▸ Work to complete: Tell me how many lines in the entries below contain the word "order"; reply with the number and nothing else.

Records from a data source
════════

===== config.mk =====
export PLATFORM = sky130hd
export DESIGN_NAME = shim_buffer_lockstep_flat
export DESIGN_NICKNAME = d
export VERILOG_FILES = /design/src/source/cci_req_pkg.sv /design/src/source/shim_cfg_pkg.sv /design/src/source/cci_tx_if.sv /design/src/source/shim_buffer_lockstep.sv /design/src/source/shim_fifo.sv /design/src/flat_wrapper.sv
export SDC_FILE = /design/constraint.sdc
export NUM_CORES = 1
export LEC_CHECK = 0
export ABC_AREA = 0
export BUFFER_PORTS_ARGS = -buffer_cell sky130_fd_sc_hd__buf_2
export CORE_MARGIN = 2
export CORE_UTILIZATION = 60
export DETAILED_ROUTE_END_ITERATION = 7
export GPL_TIMING_DRIVEN = 1
export PLACE_DENSITY = 0.77
export SLEW_MARGIN = 20
export SYNTH_ARGS = -nofsm -noshare
export SYNTH_HDL_FRONTEND = slang
export SYNTH_SLANG_ARGS = --single-unit

===== constraint.sdc =====
create_clock -name clk -period 3.8 [get_ports clk]
set_input_delay 0.57 -clock clk [delete_from_list [all_inputs] [get_ports clk]]
set_output_delay 0.57 -clock clk [all_outputs]
set_load 0.005 [all_outputs]

===== src/source/cci_req_pkg.sv =====
/*
 * Request and response field types shared by the buffer, the issue stage
 * and the memory model
 */
`default_nettype none

package cci_req_pkg;

    // Word address, so consecutive addresses name consecutive 32-bit words
    typedef logic [15:0] t_addr;

    // One data word as carried on APB and on the response
    typedef logic [31:0] t_data;

    // Request tag, returned unchanged with the read response
    typedef logic [7:0] t_tag;

    // Kind of APB transfer currently being issued
    typedef enum logic
    {
        xfer_read  = 1'b0,
        xfer_write = 1'b1
    } t_xfer_kind;

endpackage

`default_nettype wire


===== src/source/shim_cfg_pkg.sv =====
/*
 * Default sizing of the request buffer and host memory, plus the state
 * encoding of the issue stage
 */
`default_nettype none

package shim_cfg_pkg;

    // Buffer depth and the free-slot count at which almost_full rises
    localparam int DEF_N_ENTRIES = 16;
    localparam int DEF_THRESHOLD = 4;

    // Number of 32-bit words in the host memory model
    localparam int DEF_MEM_WORDS = 256;

    // Issue stage sequencing, read always runs before write
    typedef enum logic [2:0]
    {
        idle,
        rd_setup,
        rd_access,
        wr_setup,
        wr_access
    } t_issue_state;

endpackage

`default_nettype wire


===== src/source/cci_tx_if.sv =====
/*
 * One lockstep request entry holding both channels, passed from the buffer
 * to the issue stage together with the dequeue strobe
 */
`timescale 1ns/1ns
`default_nettype none

interface cci_tx_if;

    // Channel 0 carries read requests
    logic                 c0_valid;
    cci_req_pkg::t_addr   c0_addr;
    cci_req_pkg::t_tag    c0_tag;

    // Channel 1 carries write requests
    logic                 c1_valid;
    cci_req_pkg::t_addr   c1_addr;
    cci_req_pkg::t_data   c1_data;
    cci_req_pkg::t_tag    c1_tag;

    // Removes the whole entry, both channels at once
    logic                 deq;

    modport producer
    (
        output c0_valid, c0_addr, c0_tag,
        output c1_valid, c1_addr, c1_data, c1_tag,
        input  deq
    );

    modport consumer
    (
        input  c0_valid, c0_addr, c0_tag,
        input  c1_valid, c1_addr, c1_data, c1_tag,
        output deq
    );

endinterface

`default_nettype wire


===== src/source/shim_buffer_lockstep.sv =====
/*
 * Holds channel 0 and channel 1 requests together in one FIFO so that
 * reads and writes leave the buffer in the order they arrived
 */
`timescale 1ns/1ns
`default_nettype none

module shim_buffer_lockstep
#(
    parameter int N_ENTRIES = shim_cfg_pkg::DEF_N_ENTRIES,
    parameter int THRESHOLD = shim_cfg_pkg::DEF_THRESHOLD
)
(
    input  wire logic               clk,
    input  wire logic               arst_n,
    input  wire logic               c0_valid,
    input  cci_req_pkg::t_addr      c0_addr,
    input  cci_req_pkg::t_tag       c0_tag,
    input  wire logic               c1_valid,
    input  cci_req_pkg::t_addr      c1_addr,
    input  cci_req_pkg::t_data      c1_data,
    input  cci_req_pkg::t_tag       c1_tag,
    output logic                    almost_full,
    cci_tx_if.producer              buf_tx
);

    // One FIFO word holds valid, address and tag of channel 0 followed by
    // valid, address, data and tag of channel 1
    localparam int C0_BITS = 1 + $bits(cci_req_pkg::t_addr) + $bits(cci_req_pkg::t_tag);
    localparam int C1_BITS = 1 + $bits(cci_req_pkg::t_addr) + $bits(cci_req_pkg::t_data)
                             + $bits(cci_req_pkg::t_tag);
    localparam int TX_BITS = C0_BITS + C1_BITS;

    logic               enq_en;
    logic [TX_BITS-1:0] first;
    logic               not_empty;
    logic               head_c0_valid;
    logic               head_c1_valid;

    // An entry exists as soon as either channel carries a request
    assign enq_en = c0_valid || c1_valid;

    // Field order here must match the enq_data concatenation below
    assign {head_c0_valid, buf_tx.c0_addr, buf_tx.c0_tag,
            head_c1_valid, buf_tx.c1_addr, buf_tx.c1_data, buf_tx.c1_tag} = first;

    // Stale storage behind an empty FIFO must never look like a request
    assign buf_tx.c0_valid = head_c0_valid && not_empty;
    assign buf_tx.c1_valid = head_c1_valid && not_empty;

    // Both channels share this one FIFO and therefore one almost-full
    shim_fifo
    #(
        .N_DATA_BITS(TX_BITS),
        .N_ENTRIES  (N_ENTRIES),
        .THRESHOLD  (THRESHOLD)
    )
    u_fifo
    (
        .clk        (clk),
        .arst_n     (arst_n),
        .enq_data   ({c0_valid, c0_addr, c0_tag, c1_valid, c1_addr, c1_data, c1_tag}),
        .enq_en     (enq_en),
        .deq_en     (buf_tx.deq),
        .first      (first),
        .not_empty  (not_empty),
        .almost_full(almost_full)
    );

endmodule

`default_nettype wire


===== src/source/shim_fifo.sv =====
/*
 * Circular FIFO in distributed storage, head visible without a dequeue
 * and a registered almost-full flag driven by a free-slot threshold
 */
`timescale 1ns/1ns
`default_nettype none

module shim_fifo
#(
    parameter int N_DATA_BITS = 32,
    parameter int N_ENTRIES   = 16,
    parameter int THRESHOLD   = 4
)
(
    input  wire logic                   clk,
    input  wire logic                   arst_n,
    input  wire logic [N_DATA_BITS-1:0] enq_data,
    input  wire logic                   enq_en,
    input  wire logic                   deq_en,
    output logic      [N_DATA_BITS-1:0] first,
    output logic                        not_empty,
    output logic                        almost_full
);

    // A single-entry FIFO still needs a one-bit pointer
    localparam int PTR_W = (N_ENTRIES > 1) ? $clog2(N_ENTRIES) : 1;
    localparam int CNT_W = $clog2(N_ENTRIES + 1);

    logic [N_DATA_BITS-1:0] mem [N_ENTRIES];
    logic [PTR_W-1:0]       wr_ptr;
    logic [PTR_W-1:0]       rd_ptr;
    logic [CNT_W-1:0]       count;
    logic [CNT_W-1:0]       count_next;

    // ========================================
    // Storage and pointers
    // ========================================

    // Payload is written at the tail pointer on every enqueue
    always_ff @(posedge clk)
    begin
        if (enq_en)
        begin
            mem[wr_ptr] <= enq_data;
        end
    end

    // Pointers wrap explicitly so depths that are not a power of two work
    always_ff @(posedge clk or negedge arst_n)
    begin
        if (!arst_n)
        begin
            wr_ptr <= '0;
            rd_ptr <= '0;
        end
        else
        begin
            if (enq_en)
            begin
                wr_ptr <= (wr_ptr == PTR_W'(N_ENTRIES - 1)) ? '0 : wr_ptr + 1'b1;
            end
            if (deq_en)
            begin
                rd_ptr <= (rd_ptr == PTR_W'(N_ENTRIES - 1)) ? '0 : rd_ptr + 1'b1;
            end
        end
    end

    // ========================================
    // Occupancy and flags
    // ========================================

    // Simultaneous enqueue and dequeue leaves occupancy unchanged
    always_comb
    begin
        count_next = count;
        if (enq_en && !deq_en)
        begin
            count_next = count + 1'b1;
        end
        else if (!enq_en && deq_en)
        begin
            count_next = count - 1'b1;
        end
    end

    // The flag is registered from the next occupancy so it tracks count
    always_ff @(posedge clk or negedge arst_n)
    begin
        if (!arst_n)
        begin
            count       <= '0;
            almost_full <= 1'b0;
        end
        else
        begin
            count       <= count_next;
            almost_full <= (N_ENTRIES - int'(count_next)) <= THRESHOLD;
        end
    end

    // Head is read straight out of storage, so data falls through
    assign first     = mem[rd_ptr];
    assign not_empty = (count != '0);

endmodule

`default_nettype wire


===== src/flat_wrapper.sv =====
// flat-port wrapper written by rule: the top's interface ports become plain ports
module shim_buffer_lockstep_flat 
#(
    parameter int N_ENTRIES = shim_cfg_pkg::DEF_N_ENTRIES,
    parameter int THRESHOLD = shim_cfg_pkg::DEF_THRESHOLD
)
  (clk, arst_n, c0_valid, c0_addr, c0_tag, c1_valid, c1_addr, c1_data, c1_tag, almost_full, buf_tx_c0_valid, buf_tx_c0_addr, buf_tx_c0_tag, buf_tx_c1_valid, buf_tx_c1_addr, buf_tx_c1_data, buf_tx_c1_tag, buf_tx_deq);
  cci_tx_if buf_tx_i ();
  input  wire logic clk;
  input  wire logic arst_n;
  input  wire logic c0_valid;
  input  cci_req_pkg::t_addr c0_addr;
  input  cci_req_pkg::t_tag c0_tag;
  input  wire logic c1_valid;
  input  cci_req_pkg::t_addr c1_addr;
  input  cci_req_pkg::t_data c1_data;
  input  cci_req_pkg::t_tag c1_tag;
  output logic almost_full;
  output wire logic [$bits(buf_tx_i.c0_valid)-1:0] buf_tx_c0_valid;
  output wire logic [$bits(buf_tx_i.c0_addr)-1:0] buf_tx_c0_addr;
  output wire logic [$bits(buf_tx_i.c0_tag)-1:0] buf_tx_c0_tag;
  output wire logic [$bits(buf_tx_i.c1_valid)-1:0] buf_tx_c1_valid;
  output wire logic [$bits(buf_tx_i.c1_addr)-1:0] buf_tx_c1_addr;
  output wire logic [$bits(buf_tx_i.c1_data)-1:0] buf_tx_c1_data;
  output wire logic [$bits(buf_tx_i.c1_tag)-1:0] buf_tx_c1_tag;
  input wire logic [$bits(buf_tx_i.deq)-1:0] buf_tx_deq;
  assign buf_tx_c0_valid = buf_tx_i.c0_valid;
  assign buf_tx_c0_addr = buf_tx_i.c0_addr;
  assign buf_tx_c0_tag = buf_tx_i.c0_tag;
  assign buf_tx_c1_valid = buf_tx_i.c1_valid;
  assign buf_tx_c1_addr = buf_tx_i.c1_addr;
  assign buf_tx_c1_data = buf_tx_i.c1_data;
  assign buf_tx_c1_tag = buf_tx_i.c1_tag;
  assign buf_tx_i.deq = buf_tx_deq;
  shim_buffer_lockstep #(.N_ENTRIES(N_ENTRIES), .THRESHOLD(THRESHOLD)) u_core (.clk(clk), .arst_n(arst_n), .c0_valid(c0_valid), .c0_addr(c0_addr), .c0_tag(c0_tag), .c1_valid(c1_valid), .c1_addr(c1_addr), .c1_data(c1_data), .c1_tag(c1_tag), .almost_full(almost_full), .buf_tx(buf_tx_i));
endmodule

# Yosys cells after proc, flatten, opt, wreduce, memory -nomap -nowiden
# Memories as Yosys holds them, arrays and structs flattened.
# Index checks and enable logic that the tools add are counted.
[totals] mem_count=1 reg_bits=14 output_inout_bits=83 in_bits=85 mem_bits_rw=1312 wordCells=27
[op_classes] addsub=5 n_reduce_logical=8 n_eq_ne=2 magnitude_cmp=1 muxes=6
[memory_table] memory="u_core.u_fifo.mem" depth=16 word_bits=82 read_ports=1 rd_ports_with_merged_regs=0 wr=1 line="shim_fifo.sv:29" text="logic [N_DATA_BITS-1:0] mem [N_ENTRIES];"
[op_table] operator="$mux W5" count=2
[op_table] operator="$add A4 B1 Y4 const B" count=2
[op_table] operator="$eq A4 B4 Y1 const B" count=2
[op_table] operator="$mux W4" count=2
[op_table] operator="$le A6 B4 Y1 const B" count=1
[op_table] operator="$sub A5 B5 Y6 const A" count=1
[op_table] operator="$add A5 B1 Y5 const B" count=1
[op_table] operator="$reduce_bool A5 Y1" count=1
[op_table] operator="$sub A5 B1 Y5 const B" count=1
[op_table] operator="$logic_and A1 B1 Y1" count=4
[op_table] operator="$logic_not A1 Y1" count=2
[op_table] operator="$mux W1" count=2
[op_table] operator="$logic_or A1 B1 Y1" count=1

# Logic depth before layout (Yosys ltp)
# Gate-level depths: netlist of run 1.
[logic_depth] word_depth=7 ltp_mapped=6 mapped_depth_nobuf=6

# By module
# A second synthesis of run 1 with hierarchy kept.
[hier_totals] cells_unflattened=2280 area_unflattened_um2=50743.7
[by_module_without_submodules] mod="shim_fifo" area_each_um2=50724.9 instances=1 cells_per_inst=2277 seq_area_each_um2=39748.1
[by_module_without_submodules] mod="shim_buffer_lockstep" area_each_um2=18.8 instances=1 cells_per_inst=3 seq_area_each_um2=0.0

# Least setup slack after synthesis of run 1
# Ideal clock, no wire load.
[synth_timing] path_kind="input-to-reg" start="input c1_valid" end="memory u_core.u_fifo.mem[12][0] in the netlist's numbering (enable)" path_buffers=1 setup_time_ns=0.449 arrival_ns=3.036 slack_ns=0.314 stages=4 required_ns=3.351 path_cell_list="or2_2 > clkbuf_1 > and3_1 > and2_1"
[synth_between] elab_chain_len=3
[synth_lines] element="start: declaration" line="flat_wrapper.sv:14" text="input wire logic c1_valid;"
[synth_lines] element="$logic_or A1 B1 Y1" line="shim_buffer_lockstep.sv:41" text="assign enq_en = c0_valid || c1_valid;"
[synth_lines] element="$mux W1" line="shim_fifo.sv:42" text="if (enq_en)"
[synth_lines] element="$mux W1 (implied by the code)" line="shim_fifo.sv:44" text="mem[wr_ptr] <= enq_data;"
[synth_lines] element="end: declaration" line="shim_fifo.sv:29"
# Every way passes these cells.

# Worst setup path after layout of run 1
[layout_timing] start="register u_core.u_fifo.rd_ptr[0]" end="output buf_tx_c1_data[10]"
[layout_between] elab_chain_len=1
[layout_lines] element="start: declaration" line="shim_fifo.sv:31" text="logic [PTR_W-1:0] rd_ptr;"
[layout_lines] element="start signal: assignment" line="shim_fifo.sv:64" text="rd_ptr <= (rd_ptr == PTR_W'(N_ENTRIES - 1)) ? '0 : rd_ptr + 1'b1;"
[layout_lines] element="$mem_v2 Z16 W82"
[layout_lines] element="end: declaration" line="flat_wrapper.sv:24" text="output wire logic [$bits(buf_tx_i.c1_data)-1:0] buf_tx_c1_data;"
# Every way passes these cells.

==> results.sh, run 1 <==
export IMPL_rr_endpoint="u_core.u_fifo.mem[7][38]"
export IMPL_synth_main_ff_cell="edfxtp_1"
export IMPL_core_area_um2=82370
export IMPL_clk_latency_ps=720
export IMPL_drtIter0Drc=2774
export IMPL_drtAntennaViolNets=0
export IMPL_wl_met1_um=42420
export IMPL_final_period_utilization_pct=97.33
export IMPL_postSynthAreaPerCell_um2=26.10
export IMPL_slew_viol_final=0
export IMPL_portBuffers=167
export IMPL_grt_pass1_wl_um=165200
export IMPL_fin_setup_tns_ps=0
export IMPL_rsz0062_at_grt="no"
export IMPL_ir_drop_uv=646.2
export IMPL_fp_dieW_um=292.9
export IMPL_critPathKind="reg2out"
export IMPL_drive_gt1_share_pct=37.29
export IMPL_hold_violations=0
export IMPL_async_reset_ff_share_pct=1.056
export IMPL_setup_violations_final=0
export IMPL_synthMuxAreaShare_pct=18.43
export IMPL_drc=0
export IMPL_dr_wl_met2_um=58730
export IMPL_vias=22790
export IMPL_crit_top_cell="mux4_2"
export IMPL_cp_end_kind="primary output"
export IMPL_maxSlewHeadroom_pct=43.45
export IMPL_power_w=0.04159
export IMPL_syn_nets=2012
export IMPL_grt_pass1_vias=24000
export IMPL_synthAdderAreaFrac_pct=0.1998
export IMPL_yosysSeqAreaShare_pct=79.35
export IMPL_hold_class="in2reg"
export IMPL_gp_congestion=0.7207
export IMPL_timing_fmax_mhz=270.4
export IMPL_power_leakage_nw=18.09
export IMPL_htree_levels=4
export IMPL_antenna_found_initial=17
export IMPL_dpl_hpwl_um=55640
export IMPL_rows=105
export IMPL_p_per_area_nw_per_um2=728.6
export IMPL_reg2reg_depth=4
export IMPL_firstDrtPassIters=7
export IMPL_cts_buffer_depth=3
export IMPL_start_util_pct=60.81
export IMPL_grt_usage_pct=27.25
export IMPL_crit_path_max_fanout=21
export IMPL_dr_wl_met3_um=10310
export IMPL_finalWirelength_um=114200
export IMPL_synth_compound_area_share_pct=0.2448
export IMPL_clk_pin_slew_ps=60
export IMPL_status="finished clean"
export IMPL_start_kind="register"
export IMPL_ys_warnings_count=0
export IMPL_maxCapViolations=0
export IMPL_clock_skew_ps=26.24
export IMPL_syn_to_final_growth_pct=13.96
export IMPL_synth_xor_area_share_pct=0.1049
export IMPL_r2r_slack_ps=1470
export IMPL_wire_per_inst_um=33.84
export IMPL_synth_top_family_by_area="multiplexers"
export IMPL_cts_tree="yes"
export IMPL_ys_types=38
export IMPL_ios=168
export IMPL_cts_num_sinks=1326
export IMPL_timing_rr_start="u_core.u_fifo.wr_ptr[2]"
export IMPL_die_h_um=292.9
export IMPL_slowest_delay_ps=600
export IMPL_root_buffer="clkbuf_16"
export IMPL_cp_cell_sequence="buf_12 > buf_4 > mux4_2 > mux4_2 > buf_2"
export IMPL_yosys_area_share_simple_pct=0.5495
export IMPL_slowest_stage="dfrtp_4"
export IMPL_crit_start="u_core.u_fifo.rd_ptr[0]"
export IMPL_arrival_ps=3130
export IMPL_worst_ep_required_time_ps=3230
export IMPL_endpoint="buf_tx_c1_data[10]"
export IMPL_grt_max_degree=115
export IMPL_top_layer="met5"
export IMPL_period_needed_ps=3699
export IMPL_netlist_instances=1919
export IMPL_die_area_um2=85810
export IMPL_syn_area_um2=50090
export IMPL_ys_seq_elements=1326
export IMPL_worst_pin_slew_ps=848.2
export IMPL_cts_buffers=132
export IMPL_vias_per_cell=6.751
export IMPL_finalNetCount=2292
export IMPL_overflow=0
export IMPL_synth_edf_count=1312
-- worst min-delay path by stage --
| stage | endpoint | start | slack, ps | cells after the start |
|---|---|---|---|---|
| final | u_core.u_fifo.rd_ptr[0] | buf_tx_deq | 200 | 2 |
| after global routing | u_core.u_fifo.rd_ptr[0] | buf_tx_deq | 190 | 2 |
| after CTS | u_core.u_fifo.rd_ptr[0] | buf_tx_deq | 160 | 2 |
| after detailed placement | u_core.u_fifo.rd_ptr[0] | arst_n | 490 | 1 |
| after global placement | u_core.u_fifo.almost_full | arst_n | 480 | 1 |
| after floorplan | u_core.u_fifo.almost_full | arst_n | 270 | 0 |
-- layer usage --
layer  vias to the layer above  GRT usage (%)
li1                       8983              -
met1                     12250          37.03
met2                      1342          44.73
met3                       204          6.573
met4                        16          8.318
met5                         -              0
-- final cells by class --
type | count | area, um2
repair buffers | 242 | 1966
inverters | 5 | 18.77
flip-flops and latches | 1326 | 39760
multi-input cells | 492 | 9821
well taps | 1070 | 1339
clock buffers | 164 | 3561
fillers | 4602 | 25290
diodes | 8 | 20.02
clock inverters | 69 | 594.3
-- synth_stat cells (all sizes together) (2+ instances only) --
cell type,count,area [um2]
o21ai,8,40.04
a21oi,2,10.01
xnor2,5,43.79
edfxtp,1312,39400
nor3b,3,22.52
nand3,5,25.02
mux2i,3,30.03
nor2b,2,12.51
nand2,6,22.52
mux4,408,9189
and2,18,112.6
buf,56,392.9
inv,5,18.77
ha,8,100.1
a211oi,4,30.03
nor2,3,11.26
dfrtp,14,350.3
clkbuf,40,150.1
-- state kept, by name, indices dropped and copies added (netlist names) --
register,flops
u_core.u_fifo.almost_full,1
u_core.u_fifo.wr_ptr,4
u_core.u_fifo.mem,1312
u_core.u_fifo.count,5
u_core.u_fifo.rd_ptr,4
-- cells by family (layout without fill, tap and decap cells) --
family,count (synthesis),in the layout
other,0,8
XOR/XNOR,6,6
AND/OR/NAND/NOR,47,47
flip-flops,1326,1326
multiplexers,412,412
adder cells (fa/ha/maj),8,8
buffers and inverters,101,480
AO/OA/AOI/OAI,19,19
-- repair_timing --
item	CTS	global route
buffers inserted	0	5
hold endpoints to repair	14	0
setup endpoints to repair	0	17
hold buffers	1	0
resized for setup	0	4
-- power by group --
part / leakage [nW] / internal, W / switching (W)
combinational: 4.02 / 0.00485 / 0.00535
clock: 2.02 / 0.00715 / 0.00542
sequential: 12.0 / 0.0180 / 0.000775
-- critical path: cells and delay by family, from the launching register on --
kind / cells / cell delay, ps
mux: 2 / 1100
buf+inv: 3 / 680
flops: 1 / 600
-- per-stage QoR --
stage	instances	setup slack, ps	hold slack, ps	cell area [um2]	utilization (%)
5_1_grt	3373	3.564	191.9	57070	69.29
4_1_cts	3363	7.992	160.6	57000	69.20
2_1_floorplan	1919	314.4	274.4	50090	-
6_report	3376	101.5	204.8	57080	69.30
3_3_place_gp	3129	849.5	482.9	52830	64.14
3_5_place_dp	3129	814.2	489.4	52830	64.14
-- placed cells by master, fill, tap and decap left out, types with 4 or more instances in the layout --
cell,n
dfrtp_4,4
buf_4,30
mux4_2,408
ha_1,8
inv_1,5
xnor2_1,5
and2_4,16
clkinvlp_4,6
diode_2,8
bufinv_16,7
o21ai_0,8
dfrtp_1,10
edfxtp_1,1312
nand3_1,5
clkbuf_16,138
clkinv_8,5
clkinv_2,20
clkinv_1,25
buf_2,167
a211oi_1,4
clkbuf_1,25
buf_12,40
nand2_1,6
No activity file was read; power rests on OpenSTA's default activity.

════════

▸ Finished task: 2